*** SUPPLIED MATERIAL Section Begins ***
## bitcruncher_dp
module bitcruncher_dp(
    input         clk,
    input         rst_n,
    input  [21:0] ctrl,             
    input  [15:0] MBR_in_memory,
    output [7:0]  MAR_out_memory,
    output [15:0] MBR_out_memory,
    output [7:0]  IR_out,
    output [3:0]  ALUflags
    );
Size in the first run: roughly 3400 cells after synthesis, roughly 91 flip-flops, about 76 I/O pins, ~0.024 mm² of cells after synthesis.
Settings: LEC_CHECK=0, ABC_AREA=1, CAP_MARGIN=20, CORE_ASPECT_RATIO=0.5, CORE_MARGIN=2, CORE_UTILIZATION=69, CTS_CLUSTER_DIAMETER=107, CTS_CLUSTER_SIZE=98, GPL_ROUTABILITY_DRIVEN=0, HOLD_SLACK_MARGIN=0.27, PLACE_DENSITY=0.42, SLEW_MARGIN=20, TNS_END_PERCENT=25; clock period 40.0 ns.
run.sh (not shown) runs the stock make flow with config.mk's settings and CLKGATE_MAP_FILE=.
Then changed:
Settings changed: ABC_AREA 1 to default, CORE_ASPECT_RATIO 0.5 to default, CORE_UTILIZATION 69 to 20, CTS_CLUSTER_DIAMETER 107 to default, CTS_CLUSTER_SIZE 98 to default, GPL_ROUTABILITY_DRIVEN 0 to default, HOLD_SLACK_MARGIN 0.27 to default, PLACE_DENSITY 0.42 to default, TNS_END_PERCENT 25 to default.
Clock period 40.0 ns to 49.5 ns, I/O delays scaled along.
Outcome: Final cell count grows by 14%; clock-buffer cell count stays the same; design area is higher by 1.7%; utilization is lower by 51 points; die size climbs to 3.2 times its value; synthesized cell count is lower by 15%.
Then changed:
Settings changed: ABC_AREA from default to 1, CORE_ASPECT_RATIO from default to 1.97, CORE_UTILIZATION 20 to 48, CTS_CLUSTER_DIAMETER from default to 107.
Clock period 49.5 ns to 40.0 ns, I/O delays scaled along.
=> Count of clock-buffer cells in the layout is unchanged; maximum frequency is higher by roughly a tenth; final area fell slightly; global-route usage is higher by 21 points.
Then changed:
Settings changed: CORE_ASPECT_RATIO 1.97 to 0.5, CORE_UTILIZATION 48 to 59, CTS_CLUSTER_SIZE from default to 97, GPL_ROUTABILITY_DRIVEN from default to 0, HOLD_SLACK_MARGIN from default to 0.27, PLACE_DENSITY from default to 0.42, TNS_END_PERCENT from default to 25.
What happened:
- die area shrinks by about a fifth
- critical path depth shrinks by 4

* * *

bitcruncher_dp again, from the RTL that the note above started with.
clock: 22.4 ns
lec_check: 0
abc_area: 1
cap_margin: 20
core_margin: 2
core_utilization: 72
cts_cluster_diameter: 357
place_density_lb_addon: 0.01
slew_margin: 20
tns_end_percent: 5
The first run stopped in 5_1_grt.
Next try:
ABC_AREA = default   (was 1)
CTS_CLUSTER_DIAMETER = default   (was 357)
CTS_CLUSTER_SIZE = 92   (was default)
PLACE_DENSITY = 0.37   (was default)
PLACE_DENSITY_LB_ADDON = default   (was 0.01)
TNS_END_PERCENT = default   (was 5)
clock period = 17.8 ns   (was 22.4 ns; I/O delays follow)
The new run ended with an error in 5_1_grt.
Die size fell by 4.1%.
Synthesized cell count fell by 15%.
Area after synthesis fell by 4.2%.
Next try:
ABC_AREA = 1   (was default)
CTS_CLUSTER_DIAMETER = 166   (was default)
CTS_CLUSTER_SIZE = 99   (was 92)
PLACE_DENSITY = 0.42   (was 0.37)
SETUP_SLACK_MARGIN = 2.59   (was default)
clock period = 28.9 ns   (was 17.8 ns; I/O delays follow)
Effect: The new run produced a clean layout; area after synthesis is higher by 4.3%; synthesized cell count is higher by 18%; die area is higher by about 4%.

* * *

The RTL this note starts from:
==> flow/design.v <==
`timescale 1ns / 1ps
module ALU_ACC(
    input         clk,
    input         rst_n,
    input         C8,     
    input         C9,     
    input         C13,    
    input         C15,    
    input         C16,    
    input         C17,    
    input         C18,    
    input         C19,    
    input         C20,    
    input         C21,    
    input  [15:0] BR_out,
    output [15:0] ALU_out,
    output reg [3:0] ALUflags  
    );
    reg [15:0] ACC;
    assign ALU_out = ACC;
    wire signed [15:0] sACC = ACC;
    wire signed [15:0] sBR  = BR_out;
    wire signed [31:0] prod = sACC * sBR;
    wire [16:0] sum  = {1'b0, ACC} + {1'b0, BR_out};
    wire [16:0] diff = {1'b0, ACC} - {1'b0, BR_out};
    wire [15:0] quot = (BR_out == 16'b0) ? 16'hFFFF : ACC / BR_out;
    reg  [15:0] res;
    always @(*) begin
        if (C17)      res = ACC >> 1;
        else if (C18) res = ACC << 1;
        else if (C19) res = ACC & BR_out;
        else if (C20) res = ACC | BR_out;
        else          res = ~ACC;
    end
    always @(posedge clk or negedge rst_n) begin
        if (!rst_n) begin
            ACC      <= 16'b0;
            ALUflags <= 4'b0;
        end
        else begin
            if (C8) begin
                ACC      <= 16'b0;
                ALUflags <= {1'b1, 3'b0};
            end
            else if (C9) begin
                ACC <= sum[15:0];
                ALUflags[3] <= (sum[15:0] == 16'b0);
                ALUflags[2] <= sum[16];
                ALUflags[1] <= (ACC[15] == BR_out[15]) && (sum[15] != ACC[15]);
                ALUflags[0] <= sum[15];
            end
            else if (C13) begin
                ACC <= diff[15:0];
                ALUflags[3] <= (diff[15:0] == 16'b0);
                ALUflags[2] <= (ACC < BR_out);
                ALUflags[1] <= (ACC[15] != BR_out[15]) && (diff[15] != ACC[15]);
                ALUflags[0] <= diff[15];
            end
            else if (C15) begin
                ACC <= prod[15:0];
                ALUflags[3] <= (prod[15:0] == 16'b0);
                ALUflags[2] <= 1'b0;
                ALUflags[1] <= (prod[31:16] != {16{prod[15]}});
                ALUflags[0] <= prod[15];
            end
            else if (C16) begin
                ACC <= quot;
                ALUflags[3] <= (quot == 16'b0);
                ALUflags[2] <= 1'b0;
                ALUflags[1] <= 1'b0;
                ALUflags[0] <= quot[15];
            end
            else if (C17 | C18 | C19 | C20 | C21) begin
                ACC <= res;
                ALUflags[3] <= (res == 16'b0);
                ALUflags[2] <= 1'b0;
                ALUflags[1] <= 1'b0;
                ALUflags[0] <= res[15];
            end
        end
    end
endmodule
*** SUPPLIED MATERIAL Section Ends ***
**WORK INSTRUCTIONS:** Nothing should be returned except the lines from the one containing "ACC <= quot;" through the last line of the data, each restated word for word.

**ANSWER SPACE:**
                ACC <= quot;
                ALUflags[3] <= (quot == 16'b0);
                ALUflags[2] <= 1'b0;
                ALUflags[1] <= 1'b0;
                ALUflags[0] <= quot[15];
            end
            else if (C17 | C18 | C19 | C20 | C21) begin
                ACC <= res;
                ALUflags[3] <= (res == 16'b0);
                ALUflags[2] <= 1'b0;
                ALUflags[1] <= 1'b0;
                ALUflags[0] <= res[15];
            end
        end
    end
endmodule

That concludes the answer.